Kushank Sindhu and Abhishek K. Singh here throw light on the ignorance of the government on the data screening process through this article.

Abstract

The central point of conflict between innovator and generic pharmaceutical companies is how generic companies circumvent drug authorization procedures for manufacturing products already invented by innovator companies. Governments rely on the post-screening data submitted by innovators to check the similarity of the generic’s product with the innovator’s product. Generics are able to reduce costs because of low trial and testing costs. This helps them market cheap and similar medicines but according to the innovators, there must be intellectual property protection given on the data that they have already submitted given its newness and expensive generation. Governments should not rely on them at least for a few years. The TRIPS Agreement is ambiguous on this issue leading to different interpretations. India interprets against such protection on the misplaced belief that imposing it would finally lead to delay and increase in medicine costs.

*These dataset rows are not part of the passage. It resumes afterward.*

==> src/rtl/wcac_ram.sv <==
// Generic single-write, single-read RAM with registered read data.
module wcac_ram #(
  parameter int WIDTH = 8,
  parameter int DEPTH = 16
) (
  input  logic                     clk,
  input  logic                     we,
  input  logic [$clog2(DEPTH)-1:0] waddr,
  input  logic [WIDTH-1:0]         wdata,
  input  logic [$clog2(DEPTH)-1:0] raddr,
  output logic [WIDTH-1:0]         rdata
);
  logic [WIDTH-1:0] mem [DEPTH];

  always_ff @(posedge clk) begin
    if (we) begin
      mem[waddr] <= wdata;
    end
    rdata <= mem[raddr];
  end
endmodule

==> config.mk <==
export PLATFORM = sky130hd
export DESIGN_NAME = wcac_ram
export DESIGN_NICKNAME = d
export VERILOG_FILES = /design/src/rtl/wcac_ram.sv
export SDC_FILE = /design/constraint.sdc
export NUM_CORES = 1
export LEC_CHECK = 0
export ABC_CLOCK_PERIOD_IN_PS = 3100
export BUFFER_PORTS_ARGS = -buffer_cell sky130_fd_sc_hd__clkbuf_2
export CORE_MARGIN = 2
export CORE_UTILIZATION = 45
export DETAILED_ROUTE_END_ITERATION = 12
export PLACE_DENSITY = 0.59
export RECOVER_POWER = 100
export SYNTH_ARGS = -nofsm -noshare
export SYNTH_HDL_FRONTEND = slang
export SYNTH_SLANG_ARGS = --single-unit
==> constraint.sdc <==
create_clock -name clk -period 3.1 [get_ports clk]
set_input_delay 0.155 -clock clk [delete_from_list [all_inputs] [get_ports clk]]
set_output_delay 0.155 -clock clk [all_outputs]
set_load 0.02 [all_outputs]
Word-level counts from Yosys, hierarchy flattened
Memories as Yosys holds them, arrays and structs flattened. A register that Yosys moved wholly into a read port is not among the register bits.
Index checks and enable logic that the tools add are counted.
{ "word_totals": {"register_bits": 0, "mem_bits_rw": 128, "inputBits": 18, "out_inout_bits": 8, "memories": 1} }
{ "memory_table": {"columns": ["memory", "depth", "width", "rd", "rd_ports_with_merged_regs", "write_ports", "line_no", "rtl"], "rows": [
  ["mem", 16, 8, 1, 1, 1, "13", "logic [WIDTH-1:0] mem [DEPTH];"]
]} }
{ "op_classes": {"mux": 2} }
{ "ops": {"columns": ["cell", "count"], "rows": [
  ["1-bit 2-to-1 mux", 2]
]} }

Logic depth before layout (Yosys ltp)
Gate-level depths: netlist of the first run.
{ "depth": {"ltp_word": 2, "mapped_depth": 5, "ltp_nobuf": 3} }

Worst setup path before layout of the first run
Ideal clock, no wire load.
{ "synth_path": {"kind": "input to register", "from": "in waddr[2]", "to": "mem mem[0][0] (enable)", "arrival_ps": 1265, "t_required_ps": 2717, "setup_slack_ps": 1452, "cell_stages": 2, "path_buffers": 0, "cell_sequence": "or3b_2 > nor3_1"} }
{ "synth_rtl": {"columns": ["element", "line_no", "rtl"], "rows": [
  ["start, declared", "8", "input logic [$clog2(DEPTH)-1:0] waddr,"],
  ["end, declared", "13", null]
]} }
Straight into the memory's write port.

==> run_results.csv, run 1 <==
group,metric,value,unit
clock_tree,cts-root-to-sink-buffers,2,
flow_run,cap_viol_max_count,0,
placement,half_perimeter_wire_length_after_placement,6330,um
final_layout,final_layout_size_suffix_gt1_share,19.5,%
logic_synthesis,postSynthRegisterBits,136,
floorplanning,core_area,11300,um2
timing,finClkSkew,0.0111,ns
logic_synthesis,post_syn_area_per_cell,22.5,um2
route,drc_errors,0,
clock_tree,clock_tree.root_cell,"sky130_fd_sc_hd__clkbuf_16",
timing,grt_setup_unrepaired,"no",
timing,final_number_of_setup_violating_endpoints,0,
critical_path,cp_num_buf_inv,2,
placement,io_buffer_count,25,
critical_path,critPathKind,"in -> reg",
logic_synthesis,asyncSetResetFlopFracSynth,0,%
route,route.final.wire_length,9660,um
clock_tree,cts_max_level,4,
timing,final_max_slew_viol_count,0,
logic_synthesis,number_of_flops_mapped_to_enable_cells_by_yosys,128,
power_and_ir_drop,vdd_ir_drop_max,0.336,mV
critical_path,worstPathArrival,2.40,ns
floorplanning,pin_count,26,
critical_path,crit_path_cell_trace,"clkbuf_1, buf_12, mux4_1, a22oi_1, nand2_1",
final_layout,design_area,5980,um2
final_layout,antenna_cells,0,
grt,grt_antenna_before_repair,0,
critical_path,critPathTopFamily,"buffers and inverters",
final_layout,area_growth_syn_to_layout,16.2,%
floorplanning,initial_core_util,45.7,%
grt,globalRoute.totalOverflow,0,
grt,grt_max_degree,33,
timing,clock.fmax,471,MHz
power_and_ir_drop,pwr_density_cell,713,nW/um2
route,drt.antenna.violating_nets,0,
clock_tree,postCtsResizedCells,0,
timing,final_hold_viol_count,0,
logic_synthesis,synthesized_area,5150,um2
timing,max_slew.worst_pin.slew,1.42,ns
clock_tree,cts-buffers-inserted,17,
placement,placement.cell_area,5420,um2
placement,gpl.final_weighted_congestion,0.746,
clock_tree,cts.clk_slew.worst_paths,0.05,ns
route,detailedRoute.firstIterationViolations,173,
critical_path,critical_path.max_fanout,16,
logic_synthesis,synth_seq_area_share,77.8,%
logic_synthesis,yosys.cell_types.count,19,
floorplanning,fp.dieArea,12300,um2
route,route.detailed.wl_per_inst,22.7,um
critical_path,stage_delay_of_the_slowest_cell_on_the_critical_path,1.01,ns
grt,wire_length_of_the_first_global_routing_pass,14900,um
clock_tree,postCtsSetupRepairBufs,0,
clock_tree,tritoncts,"yes",
floorplanning,row_count,39,
logic_synthesis,ys.flop_type,"sky130_fd_sc_hd__edfxtp_1",
timing,final.min_clock_period,2.12,ns
worst_hold_path,worstHoldPathType,"in -> reg",
critical_path,worst_setup_path_start_kind,"input pin",
final_layout,layout_common_cells,"sky130_fd_sc_hd__edfxtp_1, sky130_fd_sc_hd__clkbuf_1, sky130_fd_sc_hd__mux4_2",
clock_tree,clkSinkCount,136,
timing,timing.final.crit_share,68.4,%
logic_synthesis,netlist.area_leader.share,74.7,%
clock_tree,post_cts_hold_buffer_count,0,
grt,first_global_vias,2457,
route,detail_route.first_pass.iterations,4,
critical_path,crit_slowest_cell,"sky130_fd_sc_hd__clkbuf_1",
clock_tree,worstSkewPairLatency,0.41,ns
timing,setup_total_negative_slack,0,ns
power_and_ir_drop,leakage,0.00195,uW
route,drt-vias-per-instance,5.60,
logic_synthesis,netlist_instances,229,
run_status,status,"finished clean",
logic_synthesis,synth-warning-count,0,
grt,grt_util_all_layers,17.0,%
critical_path,setup.worst_path.end_class,"flop",
final_layout,fillerInstances,870,
critical_path,crit_required,3.38,ns
power_and_ir_drop,fin_total_pwr,4270,uW
route,num_vias,2379,
final_layout,most_common_cell_after_layout_fill_and_taps_aside,"sky130_fd_sc_hd__edfxtp_1",
final_layout,num-nets-final,287,
floorplanning,floorplan_die_height,111,um
logic_synthesis,synth_top_cell_by_area,"sky130_fd_sc_hd__edfxtp_1",
logic_synthesis,mappedNetlistNets,247,
timing,relative_slew_slack,5.09,%
timing,hold-worst-slack,0.265,ns
floorplanning,floorplan.die.width,111,um
logic_synthesis,synth_area_leaders,"sky130_fd_sc_hd__edfxtp_1, sky130_fd_sc_hd__mux4_2, sky130_fd_sc_hd__mux4_1, sky130_fd_sc_hd__dfxtp_1, sky130_fd_sc_hd__a22oi_1",
worst reg2reg max path: cells and delay by family (launching register included):
kind / cells / cell delay [ns]
flip-flops: 1 / 0.36
AND/OR/NAND/NOR: 1 / 0.11
multiplexers: 1 / 0.55
AO/OA/AOI/OAI: 1 / 0.23
stage by stage:
| step | util, % | setup slack (ns) | instances |
|---|---|---|---|
| 5_1_grt | 53.1 | 0.771 | 425 |
| 3_5_place_dp | 48.1 | 1.08 | 393 |
| 6_report | 53.1 | 0.979 | 425 |
| 4_1_cts | 53.4 | 1.51 | 425 |
| 3_3_place_gp | 48.1 | 1.10 | 393 |
| 2_1_floorplan | - | 1.45 | 229 |
final cells by class:
class	instances	area [um2]	area share [%]
Tap cell	143	179	2.99
Clock buffer	23	478	7.99
Clock inverter	9	123	2.05
Sequential cell	136	4000	66.9
Multi-Input combinational cell	83	1060	17.7
Timing Repair Buffer	31	143	2.38
state kept, by name, indices dropped and copies added (netlist names):
name   flops
mem      128
rdata      8
synthesized netlist by cell type (2+ instances only):
master	count
sky130_fd_sc_hd__nor2_1	13
sky130_fd_sc_hd__dfxtp_1	8
sky130_fd_sc_hd__nor3_1	4
sky130_fd_sc_hd__clkdlybuf4s25_2	3
sky130_fd_sc_hd__buf_6	3
sky130_fd_sc_hd__nand2_1	9
sky130_fd_sc_hd__nand2b_1	2
sky130_fd_sc_hd__edfxtp_1	128
sky130_fd_sc_hd__a22oi_1	16
sky130_fd_sc_hd__buf_2	3
sky130_fd_sc_hd__nand3b_1	2
sky130_fd_sc_hd__mux4_2	18
sky130_fd_sc_hd__mux4_1	14
metal layers:
layer  global-route usage [%]  part of all wire, %  vias up
li1                         -                    -     1060
met1                     23.2                   46     1253
met2                     26.7                   50       60
met3                     5.03                  3.3        6
met4                     5.50                 0.77        0
met5                        0                    0        -
logic make-up (layout without fill, tap and decap cells):
| family | Yosys count | count (layout) | synth area share [%] |
|---|---|---|---|
| flip-flops | 136 | 136 | 77.8 |
| AND/OR/NAND/NOR | 35 | 35 | 3.18 |
| multiplexers | 32 | 32 | 15.0 |
| AO/OA/AOI/OAI | 16 | 16 | 2.33 |
| buffers and inverters | 10 | 63 | 1.68 |
power by group:
| part | total [uW] | internal, uW | switching, uW |
|---|---|---|---|
| clock | 2010 | 1320 | 685 |
| sequential | 2070 | 2060 | 12.9 |
| combinational | 188 | 71.4 | 117 |
path summary, 6_finish.rpt:
kind / start / to / slack, ns / depth (start not counted)
min reg2reg: mem[14][3]$_DFFE_PP_ / rdata[3]$_DFF_P_ / 0.67 / 3
max: raddr[0] / rdata[2]$_DFF_P_ / 0.98 / 5
max reg2reg: mem[5][2]$_DFFE_PP_ / rdata[2]$_DFF_P_ / 1.71 / 3
min: wdata[1] / mem[6][1]$_DFFE_PP_ / 0.26 / 1
Power figures use the tool's default switching activity.
==> inputs of run 2 (changes only) <==
ABC_CLOCK_PERIOD_IN_PS = 2100   (was 3100)
clock period = 2.1 ns   (was 3.1 ns; I/O delays follow)
==> run 2 against run 1 <==
  * Non-clock buffer count grew 17
  * Critical path depth fell by 2
  * Sequential power increased by 47%
  * Flip-flop and latch count is the same
  * Clock skew decreased by 0.00063 ns
  * Worst setup slack got worse by 0.25 ns
  * Critical path type is now reg -> reg
  * Worst hold slack worse by 0.057 ns
  * Final cell count increased by 4.0%
  * Global-route usage increased by 0.13 points
  * Critical endpoint is now rdata[5]$_DFF_P_
  * Register-to-register slack worse by 0.99 ns
==> run_results.csv, run 2 (same netlist as run 1, synthesis figures left out) <==
group,metric,value,unit
timing,clock.fmax,727,MHz
grt,first_global_vias,2461,
route,num_vias,2426,
timing,final.min_clock_period,1.38,ns
grt,wire_length_of_the_first_global_routing_pass,15000,um
power_and_ir_drop,pwr_density_cell,1040,nW/um2
floorplanning,floorplan_die_height,111,um
final_layout,most_common_cell_after_layout_fill_and_taps_aside,"sky130_fd_sc_hd__edfxtp_1",
power_and_ir_drop,internal_power,5100,uW
floorplanning,core_area,11300,um2
floorplanning,pin_count,26,
critical_path,crit_slowest_cell,"sky130_fd_sc_hd__mux4_1",
critical_path,stage_delay_of_the_slowest_cell_on_the_critical_path,0.49,ns
placement,io_buffer_count,25,
floorplanning,floorplan.die.width,111,um
grt,grt_antenna_before_repair,0,
timing,max_slew.worst_pin.slew,0.654,ns
final_layout,fillerInstances,875,
final_layout,finish.utilization,53.8,%
critical_path,crit_required,2.39,ns
route,detailedRoute.firstIterationViolations,160,
clock_tree,cts-root-to-sink-buffers,2,
floorplanning,fp.dieArea,12300,um2
timing,setup_total_negative_slack,0,ns
timing,finClkSkew,0.0105,ns
final_layout,largest_reg_flops,128,
critical_path,worstPathArrival,1.67,ns
timing,grt_setup_unrepaired,"no",
power_and_ir_drop,switching_power,1210,uW
route,drt-vias-per-instance,5.49,
clock_tree,clock_tree.root_cell,"sky130_fd_sc_hd__clkbuf_16",
timing,timing.final.crit_share,65.5,%
critical_path,crit_path_cell_trace,"mux4_1, a22oi_1, nand2_1",
floorplanning,initial_core_util,45.7,%
route,drt.antenna.violating_nets,0,
route,met3_wirelength,431,um
route,routed-wl-met2,4610,um
final_layout,layout_common_cells,"sky130_fd_sc_hd__edfxtp_1, sky130_fd_sc_hd__clkbuf_1, sky130_fd_sc_hd__mux4_2",
power_and_ir_drop,clock_power_share,47.0,%
clock_tree,postCtsSetupRepairBufs,0,
route,route.final.wire_length,9620,um
final_layout,antenna_cells,0,
placement,half_perimeter_wire_length_after_placement,6020,um
final_layout,final_layout_size_suffix_gt1_share,19.1,%
clock_tree,clkSinkCount,136,
flow_run,cap_viol_max_count,0,
final_layout,area_growth_syn_to_layout,17.9,%
critical_path,critPathKind,"reg -> reg",
timing,final_hold_viol_count,0,
route,drc_errors,0,
power_and_ir_drop,net_switching_fraction_of_the_power,19.2,%
timing,final_max_slew_viol_count,0,
timing,relative_slew_slack,56.4,%
power_and_ir_drop,vdd_ir_drop_max,0.546,mV
floorplanning,row_count,39,
critical_path,critical_path.max_fanout,1,
power_and_ir_drop,leakage,0.00199,uW
route,dr.max_layer_used,"met4",
route,route.detailed.wl_per_inst,21.8,um
clock_tree,cts.clk_slew.worst_paths,0.05,ns
critical_path,worst_setup_path_start_kind,"flop",
power_and_ir_drop,power.combinational.fraction,4.5,%
clock_tree,tritoncts,"yes",
final_layout,num-nets-final,304,
clock_tree,cts-buffers-inserted,17,
timing,final_number_of_setup_violating_endpoints,0,
clock_tree,postCtsResizedCells,0,
run_status,status,"finished clean",
route,routedLengthMet1,4460,um
placement,gpl.final_weighted_congestion,0.720,
power_and_ir_drop,power_frac_seq,48.4,%
final_layout,layout_top_registers,"mem (128), rdata (8)",
clock_tree,post_cts_hold_buffer_count,0,
final_layout,max_flop_register,"mem",
clock_tree,cts_max_level,4,
route,detail_route.first_pass.iterations,5,
grt,grt_util_all_layers,17.1,%
critical_path,setup.worst_path.end_class,"flop",
grt,grt_max_degree,33,
grt,globalRoute.totalOverflow,0,
clock_tree,worstSkewPairLatency,0.41,ns
worst_hold_path,worstHoldPathType,"in -> reg",
[run 2: stage by stage]
| stage | hold slack, ns | worst slack [ns] | cells | instance area [um2] | total power (uW) |
|---|---|---|---|---|---|
| 2_1_floorplan | 0.204 | 0.502 | 229 | 5150 | 3280 |
| 3_3_place_gp | 0.514 | 0.498 | 410 | 5560 | 3410 |
| 3_5_place_dp | 0.521 | 0.510 | 410 | 5560 | 3410 |
| 6_report | 0.208 | 0.725 | 442 | 6070 | 6310 |
| 4_1_cts | 0.107 | 0.742 | 442 | 6160 | 6370 |
| 5_1_grt | 0.254 | 0.658 | 442 | 6070 | 6520 |
[run 2: area by class of cell]
class / count / area, um2 / share of cell area, %
Clock buffer: 23 / 478 / 7.88
Timing Repair Buffer: 48 / 228 / 3.75
Tap cell: 143 / 179 / 2.95
Multi-Input combinational cell: 83 / 1060 / 17.4
Sequential cell: 136 / 4000 / 66.0
Clock inverter: 9 / 121 / 2.00
[run 2: worst max-delay path: cells and delay by family, from the launching register on]
| family | cells | cell delay [ns] |
|---|---|---|
| AOI/OAI and AO/OA | 1 | 0.33 |
| muxes | 1 | 0.49 |
| and+or+nand+nor | 1 | 0.09 |
| DFF | 1 | 0.36 |
[run 2: power by group through the flow]
stage	registers (uW)	clock network, uW	logic, uW
6_report	3050	2960	286
5_1_grt	3060	3140	315
4_1_cts	3060	3010	306
3_5_place_dp	3110	0	304
3_3_place_gp	3110	0	300
2_1_floorplan	3130	0	154
[run 2: path summary, 6_finish.rpt]
check / depth (start not counted) / slack (ns) / end / start
worst min-delay path: 1 / 0.21 / mem[6][1]$_DFFE_PP_ / wdata[1]
worst min register to register: 3 / 0.67 / rdata[3]$_DFF_P_ / mem[12][3]$_DFFE_PP_
worst max register to register: 3 / 0.72 / rdata[5]$_DFF_P_ / mem[2][5]$_DFFE_PP_
worst max-delay path: 3 / 0.72 / rdata[5]$_DFF_P_ / mem[2][5]$_DFFE_PP_
[run 2: per-layer routing]
metal | vias to the layer above | GRT usage, %
met4 | 0 | 6.00
li1 | 1088 | -
met2 | 63 | 25.3
met3 | 10 | 4.98
met1 | 1265 | 24.7
met5 | - | 0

This paper brings out the fallacy in the above line of thought by interpreting the TRIPS in a manner which clearly indicates towards a regime of data exclusivity as a
means of intellectual property protection. Analysis of data from countries shows the benefits of such interpretation encouraging critical research and development of cheaper and more effective medicines. It allows for foreign investment and collaboration opportunities. India’s position on data exclusivity is incorrect and dangerous making the country lose out on crucial benefits. Concerns such as high prices of medicines can be remedied utilizing the provisions already there in Indian law. This plan of action will protect intellectual property towards better public healthcare conditions.